В поле было чисто и пустынно. Из ярушки, что по левую руку, наносило палым дубовым листом, прелью, осклизлыми, помороженными грибами… Резко пахнул кофе из термоса, заглушив все прежние запахи, перенес на минуту в дальние теплые страны, но, смешавшись с духом увядающей жизни, растворился в нем, собой его усилив. Тучи громоздились низко и густо, одна над другой, и оттуда, из-под них, тянуло пронзительным, неровным ветром, и казалось, - ветер этот выжимается порциями из туч, как сок из сизой виноградной грозди; он приносил то сладкую горечь далекого сырого костра, то леденцово-терпкую свежесть мокрого снега, то теплое дыхание обнаженного чернозема. Обочь дороги стояли матерые травы, - камышеватые, они тоненько пели сухими, в трубочку свернутыми мечиками листьев бесконечную песню; багрово-красный конский щавель с осыпавшейся метелкой ссутулился, озябнув, и похож был на старика - не хватало только валенок…

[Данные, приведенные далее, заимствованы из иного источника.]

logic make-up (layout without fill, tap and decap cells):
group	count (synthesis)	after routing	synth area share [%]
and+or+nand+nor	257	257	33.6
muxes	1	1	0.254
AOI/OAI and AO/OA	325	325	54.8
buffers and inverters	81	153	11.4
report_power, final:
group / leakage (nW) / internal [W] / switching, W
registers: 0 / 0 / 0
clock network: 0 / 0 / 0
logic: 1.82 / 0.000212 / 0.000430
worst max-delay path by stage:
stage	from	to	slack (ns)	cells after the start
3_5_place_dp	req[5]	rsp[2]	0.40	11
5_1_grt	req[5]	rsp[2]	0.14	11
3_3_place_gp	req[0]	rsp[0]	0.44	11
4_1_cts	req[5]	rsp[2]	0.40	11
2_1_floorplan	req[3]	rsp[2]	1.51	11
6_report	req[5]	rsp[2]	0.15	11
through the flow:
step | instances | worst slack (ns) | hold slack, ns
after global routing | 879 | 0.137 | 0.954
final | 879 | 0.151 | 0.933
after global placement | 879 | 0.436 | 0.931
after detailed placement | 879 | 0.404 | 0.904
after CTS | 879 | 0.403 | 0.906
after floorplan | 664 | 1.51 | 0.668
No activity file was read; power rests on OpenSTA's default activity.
File: config.mk
export PLATFORM = sky130hd
export DESIGN_NAME = rv32_to_rvc_compressor
export DESIGN_NICKNAME = d
export VERILOG_FILES = /design/src/rtl/rvc_pkg.sv /design/src/rtl/rv32_to_rvc_compressor.sv
export SDC_FILE = /design/constraint.sdc
export NUM_CORES = 2
export LEC_CHECK = 0
export ABC_AREA = 1
export BUFFER_PORTS_ARGS = -buffer_cell sky130_fd_sc_hd__buf_2
export CORE_UTILIZATION = 55
export CTS_CLUSTER_DIAMETER = 150
export DETAILED_ROUTE_END_ITERATION = 10
export PLACE_DENSITY = 0.71
export SLEW_MARGIN = 40
export SYNTH_ARGS = -nofsm -noshare
export SYNTH_HDL_FRONTEND = slang
export SYNTH_SLANG_ARGS = --single-unit
File: constraint.sdc
create_clock -name clk_i -period 11.6 [get_ports clk_i]
set_input_delay 1.74 -clock clk_i [delete_from_list [all_inputs] [get_ports clk_i]]
set_output_delay 1.74 -clock clk_i [all_outputs]
set_load 0.02 [all_outputs]
File: src/rtl/rvc_pkg.sv
package rvc_pkg;

  localparam int unsigned MaxLines = 1024;
  localparam int unsigned WordBits = 32;

  typedef enum logic [4:0] {
    ClsKeep    = 5'd0,
    ClsAdd     = 5'd1,
    ClsMv      = 5'd2,
    ClsJr      = 5'd3,
    ClsJalr    = 5'd4,
    ClsLi      = 5'd5,
    ClsLui     = 5'd6,
    ClsAddi    = 5'd7,
    ClsSlli    = 5'd8,
    ClsLw      = 5'd9,
    ClsSw      = 5'd10,
    ClsAnd     = 5'd11,
    ClsOr      = 5'd12,
    ClsXor     = 5'd13,
    ClsSub     = 5'd14,
    ClsBeqz    = 5'd15,
    ClsBnez    = 5'd16,
    ClsSrli    = 5'd17,
    ClsSrai    = 5'd18,
    ClsAndi    = 5'd19,
    ClsJ       = 5'd20,
    ClsJal     = 5'd21,
    ClsBrKept  = 5'd22,
    ClsJalKept = 5'd23
  } cls_e;

  function automatic logic [2:0] creg(input logic [4:0] r);
    creg = 3'(r - 5'd8);
  endfunction

  function automatic logic [31:0] branch_off(input logic [31:0] w);
    branch_off = {{19{w[31]}}, w[31], w[7], w[30:25], w[11:8], 1'b0};
  endfunction

  function automatic logic [31:0] jump_off(input logic [31:0] w);
    jump_off = {{11{w[31]}}, w[31], w[19:12], w[20], w[30:21], 1'b0};
  endfunction

  function automatic logic is_walk(input logic [4:0] c);
    is_walk = (c == ClsBeqz) || (c == ClsBnez) || (c == ClsJ) || (c == ClsJal) ||
              (c == ClsBrKept) || (c == ClsJalKept);
  endfunction

  function automatic logic is_jump(input logic [4:0] c);
    is_jump = (c == ClsJ) || (c == ClsJal) || (c == ClsJalKept);
  endfunction

  function automatic logic [31:0] pack(input logic [4:0] cls, input logic [31:0] w,
                                       input logic [31:0] off);
    logic [4:0] rd, rs1, rs2;
    logic [15:0] h;
    begin
      rd  = w[11:7];
      rs1 = w[19:15];
      rs2 = w[24:20];
      h   = '0;
      pack = w;
      case (cls)
        ClsAdd:  h = {4'd9, rd, rs2, 2'd2};
        ClsMv:   h = {4'd8, rd, rs2, 2'd2};
        ClsJr:   h = {4'd8, rs1, 5'd0, 2'd2};
        ClsJalr: h = {4'd9, rs1, 5'd0, 2'd2};
        ClsLi:   h = {3'd2, w[25], rd, rs2, 2'd1};
        ClsLui:  h = {3'd3, w[17], rd, w[16:12], 2'd1};
        ClsAddi: h = {3'd0, w[25], rd, rs2, 2'd1};
        ClsSlli: h = {3'd0, 1'b0, rd, rs2, 2'd2};
        ClsLw:   h = {3'd2, w[25:23], creg(rs1), w[22], w[26], creg(rd), 2'd0};
        ClsSw:   h = {3'd6, w[25], w[11:10], creg(rs1), w[9], w[26], creg(rs2), 2'd0};
        ClsAnd:  h = {6'd35, creg(rd), 2'd3, creg(rs2), 2'd1};
        ClsOr:   h = {6'd35, creg(rd), 2'd2, creg(rs2), 2'd1};
        ClsXor:  h = {6'd35, creg(rd), 2'd1, creg(rs2), 2'd1};
        ClsSub:  h = {6'd35, creg(rd), 2'd0, creg(rs2), 2'd1};
        ClsBeqz, ClsBnez:
          h = {2'b11, (cls == ClsBnez), off[8], off[4:3], creg(rs1), off[7:6], off[2:1],
               off[5], 2'd1};
        ClsSrli: h = {3'd4, 1'b0, 2'd0, creg(rd), rs2, 2'd1};
        ClsSrai: h = {3'd4, 1'b0, 2'd1, creg(rd), rs2, 2'd1};
        ClsAndi: h = {3'd4, w[25], 2'd2, creg(rd), rs2, 2'd1};
        ClsJ, ClsJal:
          h = {(cls == ClsJ) ? 3'd5 : 3'd1, off[11], off[4], off[9:8], off[10], off[6],
               off[7], off[3:1], off[5], 2'd1};
        default: h = '0;
      endcase
      case (cls)
        ClsKeep: pack = w;
        ClsBrKept: pack = {off[12], off[10:5], w[24:12], off[4:1], off[11], w[6:0]};
        ClsJalKept: pack = {off[20], off[10:1], off[11], off[19:12], w[11:0]};
        default: if (cls < ClsBrKept) pack = {16'd0, h};
      endcase
    end
  endfunction

endpackage

File: src/rtl/rv32_to_rvc_compressor.sv
// Repacks RV32I words into RVC form. Mode 0 beats write one size-map bit and
// return a zero beat. Beats without an offset pass from idle to the done state,
// which registers the result once the output register is free. Branches and
// jumps walk the size map one line per cycle. The map is a 1-bit RAM with one
// read or write port and a registered read. Entries never written read back as
// undefined. The next input beat is taken once the block is back in idle, even
// while a result still waits in the output register.
module rv32_to_rvc_compressor #(
  parameter int unsigned MAX_LINES = rvc_pkg::MaxLines
) (
  input  logic        clk_i,
  input  logic        rst_ni,
  input  logic        s_axis_tvalid,
  output logic        s_axis_tready,
  // mode, line_index[10], line_is_short, instr_word[32], instr_class[5], pad
  input  logic [55:0] s_axis_tdata,
  output logic        m_axis_tvalid,
  input  logic        m_axis_tready,
  // out_word[32], walk_error, pad
  output logic [39:0] m_axis_tdata
);

  localparam int unsigned AW = (MAX_LINES > 1) ? $clog2(MAX_LINES) : 1;

  typedef enum logic [1:0] {SIdle, SWalk, SDrain, SDone} state_e;

  logic        mem_q [MAX_LINES];
  logic        rdata_q;
  state_e      state_q;
  logic [31:0] word_q, off_q;
  logic [4:0]  cls_q;
  logic [20:0] n_q;
  logic [32:0] cur_q;
  logic        err_q, neg_q, pend_q;
  logic [11:0] cnt_q;
  logic        ov_q;
  logic [31:0] ow_q;
  logic        oe_q;

  logic        in_fire;
  logic        in_mode, in_short;
  logic [9:0]  in_line;
  logic [31:0] in_word;
  logic [4:0]  in_cls;
  logic [31:0] in_off, mag;
  logic        rd_en;
  logic        cur_ok;
  logic [32:0] lim;
  logic [31:0] adj;

  assign in_mode  = s_axis_tdata[0];
  assign in_line  = s_axis_tdata[10:1];
  assign in_short = s_axis_tdata[11];
  assign in_word  = s_axis_tdata[43:12];
  assign in_cls   = s_axis_tdata[48:44];

  assign s_axis_tready = (state_q == SIdle);
  assign in_fire = s_axis_tvalid && s_axis_tready;
  assign in_off = rvc_pkg::is_jump(in_cls) ? rvc_pkg::jump_off(in_word)
                                           : rvc_pkg::branch_off(in_word);
  assign mag = in_off[31] ? 32'(-in_off) : in_off;
  assign lim = 33'(MAX_LINES);
  assign cur_ok = !cur_q[32] && (cur_q < lim);
  assign rd_en = (state_q == SWalk) && (n_q != '0) && cur_ok;
  assign adj = off_q[31] ? 32'(off_q + {19'd0, cnt_q, 1'b0})
                         : 32'(off_q - {19'd0, cnt_q, 1'b0});

  always_ff @(posedge clk_i) begin
    if (in_fire && !in_mode && ({22'd0, in_line} < 32'(MAX_LINES))) begin
      mem_q[AW'(in_line)] <= in_short;
    end
    if (rd_en) begin
      rdata_q <= mem_q[AW'(cur_q)];
    end
  end

  always_ff @(posedge clk_i or negedge rst_ni) begin
    if (!rst_ni) begin
      state_q <= SIdle;
      ov_q    <= 1'b0;
      pend_q  <= 1'b0;
    end else begin
      if (ov_q && m_axis_tready && (state_q != SDone)) ov_q <= 1'b0;
      case (state_q)
        SIdle: begin
          if (in_fire) begin
            word_q <= in_word;
            cls_q  <= in_cls;
            off_q  <= in_off;
            neg_q  <= in_off[31];
            n_q    <= 21'(mag >> 2);
            cur_q  <= in_off[31] ? 33'({23'd0, in_line} - 33'd1) : {23'd0, in_line};
            cnt_q  <= '0;
            err_q  <= 1'b0;
            pend_q <= 1'b0;
            if (!in_mode) begin
              cls_q <= rvc_pkg::ClsKeep;
              word_q <= '0;
              state_q <= SDone;
            end else if (rvc_pkg::is_walk(in_cls)) begin
              state_q <= SWalk;
            end else begin
              state_q <= SDone;
            end
          end
        end
        SWalk: begin
          if (pend_q) cnt_q <= cnt_q + {11'd0, rdata_q};
          pend_q <= rd_en;
          if (n_q == '0) begin
            state_q <= SDrain;
          end else begin
            if (!cur_ok) err_q <= 1'b1;
            n_q   <= n_q - 21'd1;
            cur_q <= neg_q ? cur_q - 33'd1 : cur_q + 33'd1;
          end
        end
        SDrain: begin
          if (pend_q) cnt_q <= cnt_q + {11'd0, rdata_q};
          pend_q <= 1'b0;
          state_q <= SDone;
        end
        SDone: begin
          if (!ov_q || m_axis_tready) begin
            ow_q <= rvc_pkg::pack(cls_q, word_q, adj);
            oe_q <= err_q;
            ov_q <= 1'b1;
            state_q <= SIdle;
          end
        end
        default: state_q <= SIdle;
      endcase
    end
  end

  assign m_axis_tvalid = ov_q;
  assign m_axis_tdata  = {7'd0, oe_q, ow_q};

  a_rd_in_walk: assert property (@(posedge clk_i) disable iff (!rst_ni)
    rd_en |-> state_q == SWalk) else $error("map read outside walk");
  a_no_accept_busy: assert property (@(posedge clk_i) disable iff (!rst_ni)
    in_fire |=> state_q != SIdle) else $error("accept did not start work");
  a_out_after_done: assert property (@(posedge clk_i) disable iff (!rst_ni)
    $rose(ov_q) |-> $past(state_q) == SDone) else $error("result without finish");

endmodule
# Word level (Yosys, flattened, before mapping)
# Memory sizes are Yosys's and may differ from the RTL's. A register that Yosys moved wholly into a read port is not among the register bits.
# Index checks and enable logic that the tools add are counted.
# word_totals
ff_bits	163
mem_bits_rw	1024
in_bits	60
output_inout_bits	42
elab_cells	135
memories	1
# memory_table
memory	words	width	rd	rd_clocked_by_memory_dff	write_ports	line_no	source
mem_q	1024	1	1	1	1	rv32_to_rvc_compressor.sv:27	logic mem_q [MAX_LINES];
# classes
addsub	11
order_cmp	2
eq_ne	39
n_mux	34
reduce_logical	35
# ops
operator	count
$pmux W16 S19	1
$mux W33	4
$pmux W32 S3	1
$pmux W33 S2	1
$eq A5 B5 Y1 const B	13
$mux W21	3
$eq A5 B4 Y1 const B	9
$pmux W21 S2	1
$add A33 B1 Y33 const B	1
$lt A33 B11 Y1 const B	1
$sub A33 B1 Y33 const B	1
$mux W32	1
$mux W12	2
$pmux W12 S2	1
$mux W23	1
$neg A23 Y23	1
$add A21 B13 Y21	1
$logic_not A21 Y1	1
$reduce_bool A21 Y1	1
$sub A21 B1 Y21 const B	1
$sub A21 B13 Y21	1
$eq A5 B3 Y1 const B	4
$mux W20	1
$add A12 B1 Y12	1
other kinds (27)	68

# Logic depth before layout (Yosys ltp)
# logic_depth
depth_word	10
mapped_depth	21
ltp_nobuf	21

# Worst setup path after synthesis
# No wires, ideal clock.
# synth_timing
path_type	in2reg
from	in s_axis_tvalid
to	reg err_q (enable)
setup_ps	305
arrival_ps	4915
t_required_ps	11295
setup_slack_ps	6381
cell_stages	5
n_path_buf	0
path_cell_list	nor2_1 inv_1 nand2_1 a21oi_1 and2_1
# synth_via
elab_chain_len	3
# synth_lines
element	line_no	source
from (decl)	rv32_to_rvc_compressor.sv:13	input logic s_axis_tvalid,
$logic_and A1 B1 Y1	rv32_to_rvc_compressor.sv:58	assign in_fire = s_axis_tvalid && s_axis_tready;
$ne A2 B1 Y1 (no source line)	-	
$reduce_and A5 Y1 (no source line)	-	
to (signal assigned)	rv32_to_rvc_compressor.sv:94	err_q <= 1'b0;
to (signal assigned)	rv32_to_rvc_compressor.sv:113	if (!cur_ok) err_q <= 1'b1;
to (decl)	rv32_to_rvc_compressor.sv:34	logic err_q, neg_q, pend_q;
# No other way between the ends.
# A chain may end at the register's enable or synchronous reset.

# Final worst setup path
# layout_timing
from	reg cur_q[0]
to	reg rdata_q (read register of mem_q), data pin
# layout_via
elab_chain_len	3
# layout_lines
element	line_no	source
from (decl)	rv32_to_rvc_compressor.sv:33	logic [32:0] cur_q;
from (signal assigned)	rv32_to_rvc_compressor.sv:92	cur_q <= in_off[31] ? 33'({23'd0, in_line} - 33'd1) : {23'd0, in_line};
from (signal assigned)	rv32_to_rvc_compressor.sv:115	cur_q <= neg_q ? cur_q - 33'd1 : cur_q + 33'd1;
$lt A33 B11 Y1	rv32_to_rvc_compressor.sv:63	assign cur_ok = !cur_q[32] && (cur_q < lim);
$logic_and A1 B1 Y1	rv32_to_rvc_compressor.sv:63	
$logic_and A1 B1 Y1	rv32_to_rvc_compressor.sv:64	assign rd_en = (state_q == SWalk) && (n_q != '0) && cur_ok;
to (decl)	rv32_to_rvc_compressor.sv:28	logic rdata_q;
# Parallel ways exist; a longest one is shown, timed or not.

==> flow_summary.json <==
{
  "die_w_um": 325,
  "ys_ff_latch": 1186,
  "multi_input_area_mm2": 0.0194,
  "synth_edf_count": 1182,
  "clockRootBuffer": "clkbuf_16",
  "critPathMostFrequentCell": "nand3_1",
  "nNetsFinal": 6119,
  "dp_hpwl_um": 83100,
  "dieArea_mm2": 0.106,
  "routed_wl_um": 157000,
  "postCtsSetupRepairBufs": 0,
  "synth.most_common_cell": "nand2_1",
  "synth_area_leaders": "edfxtp_1 62%, nand3_1 9.4%, nand2_1 9.3%",
  "grt_pass1_vias": 41006,
  "pwr_density_cell_mw_per_mm2": 186,
  "ios": 102,
  "fin_setup_tns_ps": 0,
  "worstPathMaxFanout": 131,
  "worstPathArrival_ps": 5280,
  "dpl.cell_count": 7245,
  "path_cells": "buf_4, inv_8, buf_12, buf_16, buf_4, nand2_1, nand3_1, nand3_1, nand3_1, nand3_1, nand3_1, nand3_1, nand2_1, nand2_1, nand3_1, nand3_1, nand2_1",
  "maxCapViolCount": 0,
  "finalHoldViolations": 0,
  "drc": 0,
  "grt_setup_unrepaired": "no",
  "routed.top_layer": "met4",
  "min_path_type": "flip-flop to flip-flop",
  "power.total_mw": 11.6,
  "period_needed_ps": 4720,
  "synth_area_mm2": 0.0575,
  "crit_path_start_kind": "flip-flop",
  "syn_area_per_cell_um2": 9.34,
  "fmax_mhz": 212,
  "grt_usage_pct": 29.1,
  "status": "completed",
  "required_ps": 12160,
  "htreeDepth": 3,
  "critPathMaxStageDelay_ps": 740,
  "nFillCells": 8799,
  "port_buffers": 87,
  "clk_path_buf_depth": 3,
  "final_max_slew_viol_count": 0,
  "cts_tree": "done",
  "slew_headroom_pct": 34.3,
  "first_pass_iters": 8,
  "syn_inst": 6155,
  "async_flop_share_pct": 0.337,
  "ys_warn_count": 0,
  "rows": 118,
  "start_util_pct": 55.5,
  "drt_first_iter_violations": 5265,
  "synth_top_area_cell": "edfxtp_1",
  "hold_buffers": 0,
  "core-area_mm2": 0.104,
  "cts.sinks": 1186,
  "period_share_pct": 40.7,
  "ys_seq_area_share_pct": 61.9,
  "wl_met2_um": 75600,
  "finalWeightedCongestion": 0.918,
  "final_cells": 7468,
  "die_h_um": 325,
  "worstSkewPairLatency_ps": 720,
  "crit_slowest_cell": "buf_4",
  "layout.area.seq_mm2": 0.0356,
  "drive_gt1_share_pct": 7.08,
  "yosys-top-cells-count": "1426 x nand2_1, 1214 x nor2_1, 1182 x edfxtp_1, 1080 x nand3_1, 248 x inv_1",
  "viasPerCell": 5.92,
  "cts_resized": 0,
  "worst_ir_drop_vdd_v": 0.000197,
  "worst_slack_ps": 6880,
  "dp_slack_ps": 7140,
  "wl_met3_um": 14300,
  "synthDistinctLibCells": 56,
  "grt_overflow_total": 0,
  "synth_top_area_share_pct": 61.7,
  "grt_first_pass_wirelength_um": 236000,
  "m1WireLength_um": 61200,
  "ys.flop_type": "edfxtp_1",
  "clk_pin_slew_worst_paths_ps": 60,
  "p_leak_nw": 22.1,
  "antenna_found_initial": 5,
  "area_growth_pct": 8.71,
  "grt_max_degree": 198,
  "wl_per_cell_um": 21.1,
  "worst_pin_slew_ps": 986,
  "end_kind": "flip-flop",
  "tritoncts.num_buffers": 119,
  "vias": 44230,
  "ant_nets": 0,
  "finalSetupViolCount": 0,
  "skew_ps": 37.1,
  "critical_path_class": "flip-flop to flip-flop"
}
## kinds of logic (layout without fill, tap and decap cells)
| kind of cell | count (synthesis) | count (layout) | synth area share [%] |
|---|---|---|---|
| other | 1 | 11 | 0.00652 |
| AOI/OAI and AO/OA | 318 | 318 | 3.17 |
| muxes | 1 | 1 | 0.0196 |
| xor gates and xnor gates | 45 | 45 | 0.686 |
| DFF | 1186 | 1186 | 61.9 |
| and+or+nand+nor | 3825 | 3825 | 27.8 |
| buffers and inverters | 711 | 634 | 4.94 |
| adders and majority gates | 68 | 68 | 1.51 |
## where the power goes
group	total [mW]	internal (mW)	leakage, nW	switching, mW
Clock	3.61	2.00	1.75	1.61
Combinational	3.05	0.854	9.60	2.19
Sequential	4.98	4.90	10.7	0.0885
Total	11.6	7.75	22.1	3.89
## registers in the layout, indices dropped and copies added, names as in the netlist, 5 cells and up
name    count
cnt_q      12
cls_q       5
off_q      20
cur_q      33
ow_q       32
n_q        21
mem_q    1024
word_q     32
## path summary, 6_finish.rpt
| check | cells past startpoint | slack, ps | endpoint | start |
|---|---|---|---|---|
| setup / recovery | 17 | 6880 | rdata_q$_DFFE_PP_ | cur_q[0]$_DFFE_PP_ |
| hold / removal | 0 | 450 | oe_q$_DFFE_PP_ | err_q$_DFFE_PP_ |
| setup reg to reg | 17 | 6880 | rdata_q$_DFFE_PP_ | cur_q[0]$_DFFE_PP_ |
| hold reg to reg | 0 | 450 | oe_q$_DFFE_PP_ | err_q$_DFFE_PP_ |
| max in group asynchronous | 1 | 10610 | state_q[0]$_DFFE_PN0P_ | rst_ni |
| min in group asynchronous | 1 | 850 | m_axis_tvalid$_DFF_PN0_ | rst_ni |
## per-layer routing
layer	vias to the layer above	global-route usage [%]
li1	20477	-
met1	21229	38.1
met2	2152	49.1
met3	372	3.78
met4	0	12.0
met5	-	0
## worst max-delay path: cells and delay by family, from the launching register on
| kind | cells | cell delay, ps |
|---|---|---|
| AND/OR/NAND/NOR | 12 | 1500 |
| buffers and inverters | 5 | 2280 |
| flip-flops | 1 | 350 |
## layout by cell type, fill, tap and decap left out, drive strengths merged, types with 27 or more instances in the layout
master	count
o21ai	136
nor2	1221
clkinv	62
inv	259
nand2	1432
nor3	48
ha	66
nand3	1081
buf	159
clkbuf	147
edfxtp	1182
a21oi	112
xor2	27
## stage by stage
stage | util [%] | area [um2] | hold WS [ps]
2_1_floorplan | - | 57500 | 400
5_1_grt | 60.3 | 62500 | 460
3_3_place_gp | 56.5 | 58500 | 444
4_1_cts | 60.2 | 62300 | 449
6_report | 60.3 | 62500 | 447
3_5_place_dp | 56.7 | 58800 | 441
## cell type report
type	count	area share, %
Antenna cell	4	0.0160
Clock buffer	147	5.04
Clock inverter	67	0.695
Inverter	261	1.61
Multi-Input combinational cell	4264	31.0
Sequential cell	1186	57.0
Tap cell	1380	2.76
Timing Repair Buffer	159	1.91
(Power assumes the default switching activity.)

Андрюшка ел, посапывая, и молчал. Он ни разу за восьмилетнюю жизнь свою не был тут, на моей родине, - что он думает?.. Я ждал, когда же сын спросит что-нибудь, - он не мог не спросить, - но Андрюшка молчал, ел много и жадно, проголодавшись за дорогу, я радовался его мужскому аппетиту - и ждал… Пообедав, снова тронулись в путь; и опять я ждал, а сын по-прежнему молчал, лишь крутил головой.

- Пап, а в этом пруду рыба есть? - неожиданно, когда я уже потерял надежду, спросил он, и от его голоса, потревоженные, взлетели утки. Они поднялись из-под прозрачно-розовых кустов краснотала, нависших над мерцающей водой, то лиловой, то аспидно-черной, с плавающими на ней багровыми, коричневыми, или уже темно-синюшными листьями.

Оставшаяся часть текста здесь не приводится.